1. Chamada de testes A / B antecipadamente
A significância estatística é a melhor evidência de que a versão A é realmente melhor do que a versão B - se o tamanho da amostra for grande o suficiente. A significância estatística de cinquenta por cento é um sorteio. Se você está chamando os testes a 50%, deve mudar de profissão. E não, 75% de confiança estatística também não é bom o suficiente.
Qualquer testador experiente teve muitas experiências nas quais uma variação "vencedora" com 80% de confiança acaba perdendo muito depois de ser colocado ao vivo em um site e exposto a mais tráfego.
Que tal 90%? Isso é muito bom, certo? Não. Não esta bom o suficiente. Você está realizando um experimento científico. Sim, você quer que seja verdade. Você quer que 90% ganhem, mas saber a verdade é mais importante do que declarar um vencedor.
Verdade> “ganhando”
Como otimizador, seu trabalho é descobrir a verdade. Você tem que colocar seu ego de lado. É humano se apegar à sua hipótese ou tratamento do projeto, e pode doer quando suas melhores hipóteses deixam de ser significativamente diferentes. Já estive lá, fiz isso. Verdade acima de tudo, ou tudo perde sentido.
Planejamento de teste A / B: como construir um processo que funcione
Um plano de teste A / B forte permitirá que você aumente sua receita e aprenda informações valiosas sobre seus clientes.

Este é um cenário comum, mesmo para empresas que testam muito: elas executam um teste após o outro por 12 meses, declaram vários vencedores e os distribuem. Um ano depois, a taxa de conversão do site é a mesma de quando eles começaram. Acontece o tempo todo.
Por quê? Porque os testes são chamados muito cedo e / ou os tamanhos das amostras são muito pequenos. Aqui está uma explicação mais longa sobre quando interromper um teste A / B, mas em poucas palavras, você precisa atender a três critérios antes de declarar um teste concluído:
- Tamanho de amostra suficiente. Temos dados suficientes para fazer uma chamada. Você precisa pré-calcular o tamanho da amostra com uma calculadora de tamanho de amostra de teste A / B.
- Vários ciclos de vendas (2 a 4 semanas).

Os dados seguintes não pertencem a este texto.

This is an optimization exercise on Yosys and OpenROAD, whose aim is small area, a short achievable clock period and few clock cycles per item, not a production implementation.
Only simulation tests tie the RTL to the original design; equivalence was not proved.

==> run F <==
Design icu_quant, start of the top module:
module icu_quant (
    input  wire        clk,
    input  wire        rst,
    input  wire        in_valid,
    output wire        in_ready,
    input  wire [23:0] in_rgb,
    output reg         out_valid,
    input  wire        out_ready,
    output reg  [23:0] out_lo,
    output reg  [23:0] out_hi,
    output reg  [7:0]  out_avg
);
    localparam integer LOOK = 10;    
    integer i;
    genvar  gi;
    reg        rdy;
    assign in_ready = rdy;
    wire acc_now = in_valid && rdy && !rst;
    reg [23:0] in_q;
    reg        v0;
    reg [14:0] x_y, x_cb, x_cr;
    reg        v1;
    reg [7:0]  a_y, a_cb, a_cr;
    reg [9:0]  t_y, t_cb, t_cr;
    reg        v2;
    reg [7:0]  w_y, w_cb, w_cr;
    reg        v3;
    wire [14:0] fxy, fxcb, fxcr;
    icu_fwd u_fwd (
        .r(in_q[23:16]), .g(in_q[15:8]), .b(in_q[7:0]),
        .xy(fxy), .xcb(fxcb), .xcr(fxcr)
    );
    wire [7:0] da_y, da_cb, da_cr;
    wire [9:0] dt_y, dt_cb, dt_cr;
    icu_d125a u_day  (.x(x_y),  .a(da_y),  .t(dt_y));
    icu_d125a u_dacb (.x(x_cb), .a(da_cb), .t(dt_cb));
    icu_d125a u_dacr (.x(x_cr), .a(da_cr), .t(dt_cr));
    wire [8:0] qy, qcb, qcr;
    icu_d125b u_dby  (.a(a_y),  .t(t_y),  .q(qy));
    icu_d125b u_dbcb (.a(a_cb), .t(t_cb), .q(qcb));
    icu_d125b u_dbcr (.a(a_cr), .t(t_cr), .q(qcr));
  ...
make LEC_CHECK=0 CAP_MARGIN=20 CORE_MARGIN=2 CORE_UTILIZATION=40 SLEW_MARGIN=20 finish   # period 22.0 ns
run.sh (not shown) runs the stock make flow with config.mk's settings and CLKGATE_MAP_FILE= SYNTH_SCRIPT=/design/flow/synth_recipe.tcl, a recipe that flattens the netlist after the stock synthesis.
==> run P: changes against run F <==
==> flow/flow/run.sh (new file) <==
#!/bin/bash
# The standard layout (the standard.sh, all steps), with the port
# buffers made with a regular buf_4 cell, and the timing repair steps
# aiming at a 5.5 ns period instead of only meeting the 22 ns clock.
# The full output goes to standard.log in this folder.
set -e
export BUFFER_PORTS_ARGS="-buffer_cell sky130_fd_sc_hd__buf_4"
export SETUP_SLACK_MARGIN=16.5
bash standard.sh > standard.log 2>&1
==> flow/standard.sh (new file) <==
#!/bin/bash
# synth_recipe.tcl (not shown) runs the flow's synth.tcl, then flattens the netlist and writes it again
# the make line also repeats each setting of config.mk as NAME=value (left out here)
make -C /OpenROAD-flow-scripts/flow DESIGN_CONFIG=/design/flow/config.mk WORK_HOME=/design/flow/orfs CLKGATE_MAP_FILE= SYNTH_SCRIPT=/design/flow/synth_recipe.tcl "${@:-finish}"
removed: flow/run.sh
==> run G: changes against run F <==
==> flow/flow/run.sh (new file) <==
#!/bin/bash
# The standard layout (the standard.sh, all steps), except that the
# port buffers are made with a regular buf_4 cell instead of the flow's
# default choice. The full output goes to standard.log in this folder.
set -e
export BUFFER_PORTS_ARGS="-buffer_cell sky130_fd_sc_hd__buf_4"
bash standard.sh > standard.log 2>&1
==> flow/standard.sh (new file) <==
#!/bin/bash
# synth_recipe.tcl (not shown) runs the flow's synth.tcl, then flattens the netlist and writes it again
# the make line also repeats each setting of config.mk as NAME=value (left out here)
make -C /OpenROAD-flow-scripts/flow DESIGN_CONFIG=/design/flow/config.mk WORK_HOME=/design/flow/orfs CLKGATE_MAP_FILE= SYNTH_SCRIPT=/design/flow/synth_recipe.tcl "${@:-finish}"
removed: flow/run.sh
==> impl_metrics.py <==
metrics = {
    "placement": {
        "place_congestion": 0.857,
    },
    "global_route": {
        "use_met2": 0.273,
    },
    "status": {
        "status": "complete, no violations",
    },
    "layout": {
        "buf_share": 0.0200,
    },
}
That was run P.
==> impl_metrics.py <==
metrics = {
    "global_route": {
        "use_met2": 0.266,
    },
    "status": {
        "status": "complete, no violations",
    },
    "layout": {
        "buf_share": 0.0148,
    },
    "placement": {
        "place_congestion": 0.851,
    },
}
That was run G.
==> impl_metrics.py <==
metrics = {
    "status": {
        "status": "complete, no violations",
    },
    "worst_hold_path": {
        "holdPathStages": 0,
    },
    "route": {
        "ant_nets": 0,
    },
    "synthesis": {
        "syn_area_sq_mm": 0.0528,
    },
    "placement": {
        "place_congestion": 0.869,
    },
    "global_route": {
        "grt_first_pass_wirelength_mm": 172,
        "use_met2": 0.265,
    },
}
That was run F.
Testbench counts of run F, summed over its fixed seeds: cycles 6,456, items 384.
Testbench counts of run P, summed over its fixed seeds: cycles 6,456, items 384.
Testbench counts of run G, summed over its fixed seeds: cycles 6,456, items 384.

==> what the ideal ports hide <==
How much do the figures lean on ideal ports? The routed layouts below were timed once more, with nothing changed but the port constraints. Step 1 assumes that a clkbuf_16 drives the clock port and a buf_2 every other input. Step 2 adds t to the input delays and takes it off the output delays; t is the mean of the earliest and latest rising clock arrival at the registers after step 1. Input paths then give back, and output paths get back, about the clock's delay inside the block. Three values: no drivers, after step 1, after step 2; two values: the first two.
| run | t (ns) | setup WS [ns] | hold slack, ns | worst setup path at the end |
|---|---|---|---|---|
| run F | 0.778 | 15.499 / 15.499 / 15.499 | 0.301 / 0.301 / 0.301 | register to register |
| run P | 0.764 | 16.252 / 16.179 / 16.231 | 0.311 / 0.311 / 0.311 | input to register |
| run G | 0.783 | 15.563 / 15.563 / 15.563 | 0.314 / 0.314 / 0.314 | register to register |
After both steps setup and hold are still met in every run listed. The setup slack of run P, which loses most, moves by -0.073 ns with the drivers and by -0.021 ns with both steps.
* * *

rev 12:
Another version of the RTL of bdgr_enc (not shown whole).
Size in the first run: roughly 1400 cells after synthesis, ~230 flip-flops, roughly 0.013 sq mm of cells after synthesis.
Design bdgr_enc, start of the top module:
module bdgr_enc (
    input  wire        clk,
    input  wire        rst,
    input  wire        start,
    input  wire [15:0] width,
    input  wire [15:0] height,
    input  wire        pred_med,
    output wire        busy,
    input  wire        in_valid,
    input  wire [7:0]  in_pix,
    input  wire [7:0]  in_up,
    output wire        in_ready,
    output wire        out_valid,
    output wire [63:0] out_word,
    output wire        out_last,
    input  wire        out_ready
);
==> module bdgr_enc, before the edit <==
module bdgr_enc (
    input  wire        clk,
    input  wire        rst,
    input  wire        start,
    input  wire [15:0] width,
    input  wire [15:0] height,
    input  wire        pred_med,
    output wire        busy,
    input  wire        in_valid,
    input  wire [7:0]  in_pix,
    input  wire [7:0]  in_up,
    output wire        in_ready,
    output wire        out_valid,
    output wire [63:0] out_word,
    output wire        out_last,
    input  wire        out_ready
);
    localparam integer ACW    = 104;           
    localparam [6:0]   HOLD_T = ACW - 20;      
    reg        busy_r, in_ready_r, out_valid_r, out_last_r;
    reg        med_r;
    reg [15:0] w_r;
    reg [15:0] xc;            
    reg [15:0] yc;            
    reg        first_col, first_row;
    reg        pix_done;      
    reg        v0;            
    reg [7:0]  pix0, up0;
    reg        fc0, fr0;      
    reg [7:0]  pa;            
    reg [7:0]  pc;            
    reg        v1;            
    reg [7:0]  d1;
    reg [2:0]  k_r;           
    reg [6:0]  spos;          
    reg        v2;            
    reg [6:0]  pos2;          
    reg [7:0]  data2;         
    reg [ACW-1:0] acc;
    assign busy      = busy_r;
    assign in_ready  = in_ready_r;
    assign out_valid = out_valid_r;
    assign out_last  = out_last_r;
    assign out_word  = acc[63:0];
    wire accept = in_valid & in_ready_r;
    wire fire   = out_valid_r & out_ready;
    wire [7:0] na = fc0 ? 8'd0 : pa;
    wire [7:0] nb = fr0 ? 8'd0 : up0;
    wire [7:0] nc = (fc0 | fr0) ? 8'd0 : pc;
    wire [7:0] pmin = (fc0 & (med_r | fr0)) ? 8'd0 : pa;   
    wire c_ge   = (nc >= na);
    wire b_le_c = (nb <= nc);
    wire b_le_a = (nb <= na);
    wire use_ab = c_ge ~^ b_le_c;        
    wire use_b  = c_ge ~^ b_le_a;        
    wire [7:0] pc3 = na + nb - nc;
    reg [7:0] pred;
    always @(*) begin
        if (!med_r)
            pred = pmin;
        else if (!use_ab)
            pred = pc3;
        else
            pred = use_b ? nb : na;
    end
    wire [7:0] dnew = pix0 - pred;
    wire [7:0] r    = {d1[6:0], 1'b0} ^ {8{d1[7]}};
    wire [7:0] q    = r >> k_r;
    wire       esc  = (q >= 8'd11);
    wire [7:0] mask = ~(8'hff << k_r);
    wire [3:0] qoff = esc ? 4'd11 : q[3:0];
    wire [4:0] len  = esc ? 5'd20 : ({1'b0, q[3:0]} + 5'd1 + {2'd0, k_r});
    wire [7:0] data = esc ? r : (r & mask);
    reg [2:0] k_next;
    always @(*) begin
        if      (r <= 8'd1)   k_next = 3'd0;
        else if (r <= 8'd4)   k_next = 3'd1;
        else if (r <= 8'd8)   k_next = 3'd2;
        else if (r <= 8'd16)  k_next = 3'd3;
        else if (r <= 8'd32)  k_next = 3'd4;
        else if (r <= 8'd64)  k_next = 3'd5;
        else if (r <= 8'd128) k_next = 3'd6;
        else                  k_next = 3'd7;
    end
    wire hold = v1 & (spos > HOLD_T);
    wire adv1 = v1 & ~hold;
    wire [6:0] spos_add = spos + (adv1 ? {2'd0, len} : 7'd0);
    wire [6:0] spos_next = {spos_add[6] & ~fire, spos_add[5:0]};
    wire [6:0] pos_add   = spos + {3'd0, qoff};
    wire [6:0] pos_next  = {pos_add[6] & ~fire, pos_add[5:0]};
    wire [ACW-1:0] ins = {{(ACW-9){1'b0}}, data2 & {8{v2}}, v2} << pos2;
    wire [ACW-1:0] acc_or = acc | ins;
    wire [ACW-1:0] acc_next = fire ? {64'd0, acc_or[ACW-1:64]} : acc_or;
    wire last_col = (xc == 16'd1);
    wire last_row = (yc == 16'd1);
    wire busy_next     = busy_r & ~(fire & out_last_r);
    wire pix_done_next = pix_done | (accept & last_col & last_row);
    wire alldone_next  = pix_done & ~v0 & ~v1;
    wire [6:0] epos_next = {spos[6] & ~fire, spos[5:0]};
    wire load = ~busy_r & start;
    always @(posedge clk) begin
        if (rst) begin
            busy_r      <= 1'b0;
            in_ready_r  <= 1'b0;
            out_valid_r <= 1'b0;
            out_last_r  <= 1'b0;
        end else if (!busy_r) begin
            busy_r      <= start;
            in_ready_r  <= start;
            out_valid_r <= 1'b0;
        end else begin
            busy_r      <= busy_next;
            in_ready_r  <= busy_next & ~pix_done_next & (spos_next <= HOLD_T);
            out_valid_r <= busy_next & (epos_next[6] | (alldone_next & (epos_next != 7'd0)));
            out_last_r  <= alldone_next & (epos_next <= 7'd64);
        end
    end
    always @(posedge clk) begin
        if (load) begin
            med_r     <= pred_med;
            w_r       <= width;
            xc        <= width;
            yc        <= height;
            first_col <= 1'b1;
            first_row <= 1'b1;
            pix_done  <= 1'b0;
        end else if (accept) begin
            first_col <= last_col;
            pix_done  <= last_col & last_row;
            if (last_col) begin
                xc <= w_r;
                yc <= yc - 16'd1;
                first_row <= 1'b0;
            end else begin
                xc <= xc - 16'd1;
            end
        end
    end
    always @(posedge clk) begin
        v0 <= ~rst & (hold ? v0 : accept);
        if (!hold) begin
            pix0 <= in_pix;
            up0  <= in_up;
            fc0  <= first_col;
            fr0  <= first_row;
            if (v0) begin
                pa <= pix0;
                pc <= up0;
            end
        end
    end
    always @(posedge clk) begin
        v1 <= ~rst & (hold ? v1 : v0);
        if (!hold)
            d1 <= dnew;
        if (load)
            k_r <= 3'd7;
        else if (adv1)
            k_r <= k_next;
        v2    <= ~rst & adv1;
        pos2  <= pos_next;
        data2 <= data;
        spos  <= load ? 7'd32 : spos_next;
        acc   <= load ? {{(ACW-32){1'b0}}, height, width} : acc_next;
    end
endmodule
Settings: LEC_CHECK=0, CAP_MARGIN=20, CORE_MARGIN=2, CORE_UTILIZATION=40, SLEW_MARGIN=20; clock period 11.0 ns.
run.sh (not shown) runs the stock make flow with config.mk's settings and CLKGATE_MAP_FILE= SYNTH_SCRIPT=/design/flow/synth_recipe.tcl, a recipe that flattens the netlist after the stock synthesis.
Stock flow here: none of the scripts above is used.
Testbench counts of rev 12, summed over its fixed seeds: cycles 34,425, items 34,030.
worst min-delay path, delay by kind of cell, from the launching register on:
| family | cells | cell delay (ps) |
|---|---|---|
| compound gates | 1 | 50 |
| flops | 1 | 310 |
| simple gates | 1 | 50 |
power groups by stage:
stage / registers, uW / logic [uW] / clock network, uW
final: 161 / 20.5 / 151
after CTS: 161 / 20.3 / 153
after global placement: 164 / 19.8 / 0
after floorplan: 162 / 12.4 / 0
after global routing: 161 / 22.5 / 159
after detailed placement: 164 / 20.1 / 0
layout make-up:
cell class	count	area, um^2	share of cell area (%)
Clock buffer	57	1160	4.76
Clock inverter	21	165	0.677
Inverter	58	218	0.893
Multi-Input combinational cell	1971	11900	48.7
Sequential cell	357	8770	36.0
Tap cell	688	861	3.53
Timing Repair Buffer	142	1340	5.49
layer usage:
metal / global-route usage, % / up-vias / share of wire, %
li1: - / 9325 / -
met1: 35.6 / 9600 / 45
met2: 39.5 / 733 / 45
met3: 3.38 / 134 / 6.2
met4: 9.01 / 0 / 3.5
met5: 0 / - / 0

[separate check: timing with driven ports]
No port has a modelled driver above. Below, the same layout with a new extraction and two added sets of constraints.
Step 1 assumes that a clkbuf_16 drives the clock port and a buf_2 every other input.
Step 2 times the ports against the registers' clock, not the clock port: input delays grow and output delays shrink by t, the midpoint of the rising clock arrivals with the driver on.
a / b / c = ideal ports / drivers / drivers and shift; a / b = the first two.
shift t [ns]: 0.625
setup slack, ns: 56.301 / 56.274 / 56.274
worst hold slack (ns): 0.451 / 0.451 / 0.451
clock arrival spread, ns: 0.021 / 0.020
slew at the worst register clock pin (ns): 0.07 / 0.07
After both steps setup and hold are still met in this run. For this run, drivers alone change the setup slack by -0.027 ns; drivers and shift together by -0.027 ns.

Se você interromper o teste dentro de alguns dias (mesmo depois de atingir o tamanho de amostra exigido), estará colhendo uma amostra conveniente , não uma amostra representativa .
- Significância estatística de pelo menos 95% (valor de p de 0,05 ou menos) . Nota: O valor p não nos diz a probabilidade de que B seja melhor do que A. Aprenda tudo sobre valores p aqui.
Aqui está um exemplo antigo para ilustrar meu ponto. Dois dias depois de iniciar um teste, estes foram os resultados:

A variação que construí estava perdendo muito - em mais de 89% (sem sobreposição na margem de erro). Algumas ferramentas já o chamariam e diriam que a significância estatística era de 100%. O software que usei disse que a variação 1 tinha 0% de chance de vencer o controle. Meu cliente estava pronto para encerrar.
No entanto, como o tamanho da amostra era muito pequeno (pouco mais de 100 visitas por variação), persisti. Os resultados pareciam assim 10 dias depois:

Isso mesmo, a variação que tinha “0%” de chance de bater o controle agora estava ganhando com 95% de confiança.
Cuidado com as ferramentas de teste A / B que “acertam mais cedo”. Sempre verifique os números. A pior coisa que você pode fazer é confiar em dados imprecisos. Você perderá dinheiro e poderá perder meses de trabalho.
Qual o tamanho da amostra que você precisa?
Você não quer tirar conclusões com base em um tamanho de amostra pequeno. Uma boa estimativa é ter como objetivo pelo menos 350–400 conversões por variação .
Pode ser menor em certas circunstâncias - como quando a discrepância entre o controle e o tratamento é muito grande - mas os números mágicos não existem. Não fique preso a um número. Isso é ciência, não mágica.
Você deve calcular o tamanho da amostra necessário com antecedência usando calculadoras de tamanho de amostra como esta ou outras semelhantes.
E se a confiança ainda estiver abaixo de 95%?
Depois de atingir o tamanho de amostra necessário e testar um ciclo de negócios completo (ou dois), isso significa que não há diferença significativa entre as variações.
Verifique os resultados do teste em todos os segmentos para ver se a significância foi alcançada em um determinado segmento. Grandes insights estão nos segmentos, mas você também precisa de tamanho de amostra suficiente para cada segmento.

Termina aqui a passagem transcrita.